Mr. Bosher, the state superintendent, has proposed alternative regulations that would make elementary and middle school guidance programs optional and require parents' written consent for a child to receive counseling services.
The superintendent's proposal also tries to define the objectionable techniques that some parents insist are being practiced on their children, including hypnosis, meditation, psychotherapeutic techniques, and yoga.
"Simply to discount it as common practice doesn't reassure anyone that it won't happen," Mr. Bosher said.
"I do believe that there are clearly instances where we have exceeded our bounds," he added. "I also believe the professional community will universally say that's unacceptable."
The superintendent's proposed regulations would require pa-rental consent for counseling on issues defined as personal, emotional, and sensitive. Academic or career-oriented counseling programs would not be affected, he said.
Another set of regulations, introduced by Alan Wurtzel, a member of the state board, would allow local school boards to draw up their own policies on elementary guidance programs.
All of the proposed sets of regulations, however, would require school districts to provide parents with extensive written information describing their counseling programs.
Some districts see in those requirements yet another state mandate that will bring burdensome paperwork.
Dorothy J. Blum, the president of the Virginia Counselors Association, said that 77 percent of the people who responded to the state board's proposed rules found them either just right or even too restrictive.
"Most parents really do appreciate" elementary counselors, she said. "They think it would be a real problem for them and for their children and the school if there weren't counselors."
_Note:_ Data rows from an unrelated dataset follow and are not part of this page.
**src/rtl/dbg_bp_pkg.sv**
```systemverilog
package dbg_bp_pkg;
  localparam int unsigned NUM_BP = 4;
  localparam int unsigned SEL_W  = 3;
  localparam int unsigned ST_W   = 7;

  typedef enum logic [1:0] {
    KIND_EXEC = 2'b00,
    KIND_WR   = 2'b01,
    KIND_RSVD = 2'b10,
    KIND_RW   = 2'b11
  } bp_kind_e;

  typedef enum logic [1:0] {
    LEN_1 = 2'b00,
    LEN_2 = 2'b01,
    LEN_X = 2'b10,
    LEN_4 = 2'b11
  } bp_len_e;

  localparam logic [SEL_W-1:0] SEL_STAT = 3'd4;
  localparam logic [SEL_W-1:0] SEL_CTRL = 3'd5;

  localparam int unsigned CTRL_GD  = 8;
  localparam int unsigned CTRL_FLD = 16;  // per-bp: kind at +4i, len at +4i+2
  localparam int unsigned ST_GD    = 4;
  localparam int unsigned ST_STEP  = 5;
  localparam int unsigned ST_TASK  = 6;
endpackage

```
**src/rtl/dbg_bp_cmp.sv**
```systemverilog
module dbg_bp_cmp
  import dbg_bp_pkg::*;
#(
  parameter int unsigned AW = 32
) (
  input  logic [AW-1:0] bp_addr_i,
  input  logic [1:0]    kind_i,
  input  logic [1:0]    len_i,
  input  logic          fetch_vld_i,
  input  logic [AW-1:0] fetch_addr_i,
  input  logic          data_vld_i,
  input  logic          data_we_i,
  input  logic [AW-1:0] data_addr_i,
  output logic          exec_hit_o,
  output logic          data_hit_o
);
  logic [AW-1:0] mask;
  logic          fetch_eq, data_eq, kind_ok;

  always_comb begin
    mask = '1;
    if (len_i == LEN_2) mask[0] = 1'b0;
    if (len_i == LEN_4) mask[1:0] = 2'b00;
  end

  assign fetch_eq = ((fetch_addr_i ^ bp_addr_i) & mask) == '0;
  assign data_eq  = ((data_addr_i ^ bp_addr_i) & mask) == '0;
  assign kind_ok  = (kind_i == KIND_RW) || (kind_i == KIND_WR && data_we_i);

  assign exec_hit_o = fetch_vld_i && kind_i == KIND_EXEC && fetch_eq;
  assign data_hit_o = data_vld_i && kind_ok && data_eq;
endmodule

```
**src/rtl/dbg_ctrl_reg.sv**
```systemverilog
module dbg_ctrl_reg
  import dbg_bp_pkg::*;
#(
  parameter int unsigned DW = 32
) (
  input  logic          clk_i,
  input  logic          rst_ni,
  input  logic          wr_i,
  input  logic [DW-1:0] wdata_i,
  input  logic          task_sw_i,
  input  logic          gd_viol_i,
  output logic [DW-1:0] ctrl_o
);
  localparam logic [DW-1:0] WMASK =
    DW'({{(DW-CTRL_FLD){1'b1}}, {(CTRL_FLD-CTRL_GD-1){1'b0}}, {(CTRL_GD+1){1'b1}}});

  logic [DW-1:0] ctrl_q, ctrl_d;

  always_comb begin
    ctrl_d = ctrl_q;
    if (wr_i) ctrl_d = wdata_i & WMASK;
    if (task_sw_i) ctrl_d[NUM_BP-1:0] = '0;
    if (gd_viol_i) ctrl_d[CTRL_GD] = 1'b0;
  end

  always_ff @(posedge clk_i or negedge rst_ni)
    if (!rst_ni) ctrl_q <= '0;
    else         ctrl_q <= ctrl_d;

  assign ctrl_o = ctrl_q;

  AST_TASK_CLR_LOCAL: assert property (@(posedge clk_i) disable iff (!rst_ni)
    task_sw_i |=> ctrl_q[NUM_BP-1:0] == '0);
  AST_TASK_KEEP_GLOBAL: assert property (@(posedge clk_i) disable iff (!rst_ni)
    (task_sw_i && !wr_i) |=> ctrl_q[2*NUM_BP-1:NUM_BP] == $past(ctrl_q[2*NUM_BP-1:NUM_BP]));
  AST_GD_RELEASE: assert property (@(posedge clk_i) disable iff (!rst_ni)
    gd_viol_i |=> !ctrl_q[CTRL_GD]);
endmodule

```
**src/rtl/dbg_status_reg.sv**
```systemverilog
module dbg_status_reg
  import dbg_bp_pkg::*;
(
  input  logic            clk_i,
  input  logic            rst_ni,
  input  logic            wr_i,
  input  logic [ST_W-1:0] wdata_i,
  input  logic [ST_W-1:0] set_i,
  output logic [ST_W-1:0] status_o
);
  logic [ST_W-1:0] st_q;

  always_ff @(posedge clk_i or negedge rst_ni)
    if (!rst_ni)   st_q <= '0;
    else if (wr_i) st_q <= wdata_i | set_i;
    else           st_q <= st_q | set_i;

  assign status_o = st_q;

  AST_STATUS_STICKY: assert property (@(posedge clk_i) disable iff (!rst_ni)
    !wr_i |=> (st_q & $past(st_q)) == $past(st_q));
  AST_STATUS_SET: assert property (@(posedge clk_i) disable iff (!rst_ni)
    (set_i != '0) |=> (st_q & $past(set_i)) == $past(set_i));
endmodule

```
**src/rtl/dbg_bp_unit.sv**
```systemverilog
module dbg_bp_unit
  import dbg_bp_pkg::*;
#(
  parameter int unsigned AW = 32,
  parameter int unsigned DW = 32
) (
  input  logic             clk_i,
  input  logic             rst_ni,
  input  logic             reg_en_i,
  input  logic             reg_we_i,
  input  logic [SEL_W-1:0] reg_sel_i,
  input  logic [DW-1:0]    reg_wdata_i,
  output logic [DW-1:0]    reg_rdata_o,
  input  logic             fetch_vld_i,
  input  logic [AW-1:0]    fetch_addr_i,
  input  logic             resume_i,
  input  logic             data_vld_i,
  input  logic             data_we_i,
  input  logic [AW-1:0]    data_addr_i,
  input  logic             step_i,
  input  logic             task_sw_i,
  input  logic             task_trap_i,
  output logic             exc_vld_o,
  output logic             exc_fault_o
);
  logic [DW-1:0]     ctrl;
  logic [ST_W-1:0]   status, st_set;
  logic [AW-1:0]     bp_addr [NUM_BP];
  logic [NUM_BP-1:0] exec_raw, exec_hit, data_hit, cond, bp_en;
  logic              gd_viol, acc_ok, wr_ok, rd_ok;
  logic              any_en, exec_en, data_en, task_trap, fault, trap;
  logic [DW-1:0]     rd_val, rdata_q;
  logic              exc_vld_q, exc_fault_q;

  assign gd_viol = reg_en_i && ctrl[CTRL_GD];
  assign acc_ok  = reg_en_i && !ctrl[CTRL_GD];
  assign wr_ok   = acc_ok && reg_we_i;
  assign rd_ok   = acc_ok && !reg_we_i;

  for (genvar i = 0; i < NUM_BP; i++) begin : g_bp
    logic [AW-1:0] addr_q;
    always_ff @(posedge clk_i or negedge rst_ni)
      if (!rst_ni) addr_q <= '0;
      else if (wr_ok && reg_sel_i == SEL_W'(i)) addr_q <= reg_wdata_i[AW-1:0];
    assign bp_addr[i] = addr_q;

    dbg_bp_cmp #(.AW(AW)) u_cmp (
      .bp_addr_i    (addr_q),
      .kind_i       (ctrl[CTRL_FLD+4*i +: 2]),
      .len_i        (ctrl[CTRL_FLD+4*i+2 +: 2]),
      .fetch_vld_i  (fetch_vld_i),
      .fetch_addr_i (fetch_addr_i),
      .data_vld_i   (data_vld_i),
      .data_we_i    (data_we_i),
      .data_addr_i  (data_addr_i),
      .exec_hit_o   (exec_raw[i]),
      .data_hit_o   (data_hit[i])
    );
  end

  assign exec_hit  = resume_i ? '0 : exec_raw;
  assign cond      = exec_hit | data_hit;
  assign bp_en     = ctrl[NUM_BP-1:0] | ctrl[2*NUM_BP-1:NUM_BP];
  assign any_en    = |(cond & bp_en);
  assign exec_en   = |(exec_hit & bp_en);
  assign data_en   = |(data_hit & bp_en);
  assign task_trap = task_sw_i && task_trap_i;

  always_comb begin
    st_set = '0;
    if (any_en) st_set[NUM_BP-1:0] = cond;
    st_set[ST_GD]   = gd_viol;
    st_set[ST_STEP] = step_i;
    st_set[ST_TASK] = task_trap;
  end

  assign fault = exec_en || gd_viol;
  assign trap  = data_en || step_i || task_trap;

  dbg_ctrl_reg #(.DW(DW)) u_ctrl (
    .clk_i     (clk_i),
    .rst_ni    (rst_ni),
    .wr_i      (wr_ok && reg_sel_i == SEL_CTRL),
    .wdata_i   (reg_wdata_i),
    .task_sw_i (task_sw_i),
    .gd_viol_i (gd_viol),
    .ctrl_o    (ctrl)
  );

  dbg_status_reg u_status (
    .clk_i    (clk_i),
    .rst_ni   (rst_ni),
    .wr_i     (wr_ok && reg_sel_i == SEL_STAT),
    .wdata_i  (reg_wdata_i[ST_W-1:0]),
    .set_i    (st_set),
    .status_o (status)
  );

  always_comb begin
    rd_val = '0;
    if (reg_sel_i < SEL_W'(NUM_BP)) rd_val = DW'(bp_addr[reg_sel_i[1:0]]);
    else if (reg_sel_i == SEL_STAT) rd_val = DW'(status);
    else if (reg_sel_i == SEL_CTRL) rd_val = ctrl;
  end

  always_ff @(posedge clk_i or negedge rst_ni)
    if (!rst_ni) begin
      rdata_q     <= '0;
      exc_vld_q   <= 1'b0;
      exc_fault_q <= 1'b0;
    end else begin
      rdata_q     <= rd_ok ? rd_val : '0;
      exc_vld_q   <= fault || trap;
      exc_fault_q <= fault;  // fault wins over a same-cycle trap
    end

  assign reg_rdata_o = rdata_q;
  assign exc_vld_o   = exc_vld_q;
  assign exc_fault_o = exc_fault_q;

  AST_GD_FAULT: assert property (@(posedge clk_i) disable iff (!rst_ni)
    gd_viol |=> exc_vld_o && exc_fault_o && status[ST_GD]);
  AST_FAULT_PRIO: assert property (@(posedge clk_i) disable iff (!rst_ni)
    (exec_en && (step_i || data_en)) |=> exc_fault_o);
  AST_STEP_TRAP: assert property (@(posedge clk_i) disable iff (!rst_ni)
    step_i |=> exc_vld_o && status[ST_STEP]);
  AST_NO_SRC_NO_EXC: assert property (@(posedge clk_i) disable iff (!rst_ni)
    (!any_en && !reg_en_i && !step_i && !task_trap) |=> !exc_vld_o);
endmodule

```
**config.mk**
```make
export PLATFORM = sky130hd
export DESIGN_NAME = dbg_bp_unit
export DESIGN_NICKNAME = d
export VERILOG_FILES = /design/src/rtl/dbg_bp_pkg.sv /design/src/rtl/dbg_bp_cmp.sv /design/src/rtl/dbg_ctrl_reg.sv /design/src/rtl/dbg_status_reg.sv /design/src/rtl/dbg_bp_unit.sv
export SDC_FILE = /design/constraint.sdc
export NUM_CORES = 1
export LEC_CHECK = 0
export ABC_AREA = 0
export BUFFER_PORTS_ARGS = -buffer_cell sky130_fd_sc_hd__buf_2
export CORE_ASPECT_RATIO = 0.8
export CORE_MARGIN = 4
export CORE_UTILIZATION = 40
export CTS_CLUSTER_DIAMETER = 100
export DETAILED_ROUTE_END_ITERATION = 7
export MAX_ROUTING_LAYER = met4
export PLACE_DENSITY_LB_ADDON = 0.1
export SETUP_SLACK_MARGIN = 0.02
export SYNTH_ARGS = -nofsm -noshare
export SYNTH_HDL_FRONTEND = slang
export SYNTH_SLANG_ARGS = --single-unit
```
**constraint.sdc**
```tcl
create_clock -name clk_i -period 1.9 [get_ports clk_i]
set_input_delay 0.19 -clock clk_i [delete_from_list [all_inputs] [get_ports clk_i]]
set_output_delay 0.19 -clock clk_i [all_outputs]
set_load 0.01 [all_outputs]
```
==> flow_metrics.tcl <==
set metrics [dict create \
    dp_slack_ns -0.6026 \
    cts_tree "yes" \
    power_mw 16.11 \
    die_x_um 194.3 \
    cts_max_path_buffers 2 \
    synth.most_common_cell "dfrtp_1" \
    core-area_um2 27300 \
    grtUsageTotal 0.3017 \
    synth_top_family_by_area "multiplexers" \
    gr-total-overflow 0 \
    cts_sinks 194 \
    fin_area_um2 15340 \
    drt-initial-drc-count 558 \
    maxSlewViolCount 0 \
    portBuffers 143 \
    dp_hpwl_um 34970 \
    critical_path_class "register to register" \
    die_h_um 157 \
    placed_cell_area_um2 14040 \
    num_rows 54 \
    fin_tns_setup_ns -1.330 \
    fin_cells 1640 \
    hold_class "input port to register" \
    clock_latency_ns 0.45 \
    synth-seq-cells 194 \
    synthFlopType "dfrtp_1" \
    io_pins 144 \
    fin_util 0.5618 \
    synth_xor_xnor_area_share 0.2020 \
    synthMuxAreaShare 0.2314 \
    tightest_slew_ns 0.4763 \
    synth_fa_ha_area_frac 0 \
    rsz0062_at_grt "true" \
    syn_nets 1001 \
    vias 8983 \
    period_minus_slack_ns 2.148 \
    nFillCells 2432 \
    die_area_um2 30500 \
    syn2layout_area_growth_pct 38.15 \
    yosys.cell_types.count 49 \
    async_reset_ff_frac 1.000 \
    synth_edf_count 0 \
    ir_worst_vdd_uv 667.5 \
    via_per_inst 5.477 \
    synthTopCellsByArea "dfrtp_1 44%, mux2_2 16%, xnor2_1 11%" \
    place_congestion 1.021 \
    path_clk_slew_ns 0.08 \
    whs_ns 0.02233 \
    yosysWarningCount 0 \
    grt_pass1_wl_um 64480 \
    grt_pass1_vias 9306 \
    finalSetupViolations 6 \
    wl_um 44720 \
    post-route-period-util 1.131 \
    critPathCaptureType "register" \
    worst_slack_ns -0.2483 \
    critPathLaunchType "register" \
    htreeDepth 4 \
    violations "negative setup slack" \
    synth_commonest_cells "194 x dfrtp_1, 157 x mux2_2, 136 x xnor2_1" \
    start_util 0.4067 \
    fin_worst_skew_ns 0.01432 \
    drtPass1Iterations 5 \
    relSlewSlack 0.6814 \
    synth.top_cell.area_share 0.4373 \
    synth_compound_area_frac 0.03584 \
    powerDensity_nw_per_um2 1051 \
    syn-instance-count 891 \
    place_inst 1590 \
    drive_gt1_frac 0.5274 \
    yosys.area_share.simple 0.07890 \
    critPathRequiredTime_ns 2.28 \
    yosysTopAreaCell "dfrtp_1" \
    cap_viol_max_count 0 \
    synth_area_per_cell_um2 12.46 \
    max_freq_mhz 465.5 \
    antenna_found_initial 1 \
    crit_fanout 4 \
    grt_max_degree 61 \
    ant_nets 0 \
    syn_area_um2 11100 \
    status "finished with violations" \
    numCtsBuffers 17 \
    crit_arrival_ns 2.53 \
    yosysSeqAreaShare 0.4373 \
    wl_per_cell_um 27.27 \
    diodes 0 \
    p_leak_nw 6.895 \
    final_hold_viol_count 0 \
    drt_drc_violations_left 0 \
    root_buffer "clkbuf_16" \
    finalNetCount 1373 \
]
## critical path, stage by stage, from the launching register on
cell     delay (ns)
dfrtp_1        0.44
xor2_1         0.18
nor4_1         0.29
buf_4          0.15
nand4_1        0.25
nor4_4         0.33
a221o_2        0.24
a211o_2        0.11
a21o_1         0.10
## layer usage
layer,global-route usage,wire [um],up-vias
met2,0.4418,19670,361
met3,0.07896,3592,54
met4,0.07631,994,0
met1,0.4213,20460,4610
met5,-,0,-
li1,-,-,3958
## area by class of cell
cell class              count  area [um^2]  share of cell area
multi-input cells         657         6591              0.4298
flip-flops and latches    194         4857              0.3167
repair buffers            391         2799              0.1825
clock buffers              21        460.4             0.03002
well taps                 364        455.4             0.02970
clock inverters            11        165.2             0.01077
inverters                   2        7.507           0.0004895
## where the power goes
part | total [mW] | switching, mW | internal [mW]
registers | 5.92 | 0.952 | 4.97
logic | 6.22 | 2.93 | 3.30
clock network | 3.97 | 1.78 | 2.19
total | 16.1 | 5.66 | 10.5
## final timing paths
| path | start | endpoint | slack [ns] | depth (start not counted) |
|---|---|---|---|---|
| worst max-delay path | g_bp[0].addr_q[21]$_DFFE_PN0P_ | u_status.status_o[2]$_DFF_PN0_ | -0.25 | 8 |
| worst min register to register | u_status.status_o[5]$_DFF_PN0_ | u_status.status_o[5]$_DFF_PN0_ | 0.50 | 1 |
| max in group asynchronous | rst_ni | g_bp[0].addr_q[8]$_DFFE_PN0P_ | 1.01 | 3 |
| worst min-delay path | reg_wdata_i[15] | g_bp[3].addr_q[15]$_DFFE_PN0P_ | 0.02 | 2 |
| min in group asynchronous | rst_ni | reg_rdata_o[25]$_DFF_PN0_ | 0.20 | 2 |
| worst max register to register | g_bp[0].addr_q[21]$_DFFE_PN0P_ | u_status.status_o[2]$_DFF_PN0_ | -0.25 | 8 |
## timing repair
item                                    CTS  global route
gates cloned                              0             1
endpoints found under the setup margin   36            94
endpoints found under the hold margin   147             0
setup buffers                             5             8
hold buffers                              6             0
gates resized for setup                  48            33
pin swaps                                24            19
## registers in the layout, summed over array words and instances (netlist names)
signal             cells
exc_vld_o              1
u_ctrl.ctrl_o         25
reg_rdata_o           32
u_status.status_o      7
g_bp.addr_q          128
exc_fault_o            1
## cell usage in the layout, fill, tap and decap left out, drive strengths merged, types with 2 or more instances in the layout
cell type / synthesis / layout
mux4: 32 / 32
or2: 3 / 3
o21ai: 5 / 5
mux2: 157 / 157
nand2: 16 / 16
mux2i: 8 / 8
or4: 3 / 3
nor4: 33 / 33
o22ai: 6 / 6
buf: 14 / 384
nor3: 9 / 9
dlygate4sd3: 0 / 6
o2111ai: 3 / 3
nor2: 24 / 24
a221o: 2 / 2
xor2: 120 / 120
nand3: 6 / 6
clkbuf: 24 / 22
dfrtp: 194 / 194
nand4: 35 / 35
bufinv: 0 / 3
nor4b: 3 / 3
a22oi: 7 / 7
clkinv: 0 / 2
and2: 11 / 11
nand2b: 3 / 3
xnor2: 136 / 136
a21o: 2 / 2
a21oi: 2 / 2
a22o: 17 / 17
a211o: 2 / 2
inv: 2 / 8
## logic make-up after synthesis
group                     count (synthesis)
buffers and inverters                    40
AOI/OAI and AO/OA                        51
and+or+nand+nor                         153
muxes                                   197
xor gates and xnor gates                256
DFF                                     194
Power figures use the tool's default switching activity.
But Terrie E. Harper, a Newport News mother whose children testified at public hearings last summer on guidance programs, disagreed.
Her son, she said, was instructed against her wishes to attend a counseling program as part of disciplinary action taken against him for calling his school's principal a communist over the computer system.
And her daughter was placed in group counseling in 5th grade, Ms. Harper said, also without her consent.
Counselors are trying to ensure that students have "the correct government attitudes and values," she charged.
"Saying no as the parent is my right 365 days of the year," she said. "For them to say otherwise made me very angry."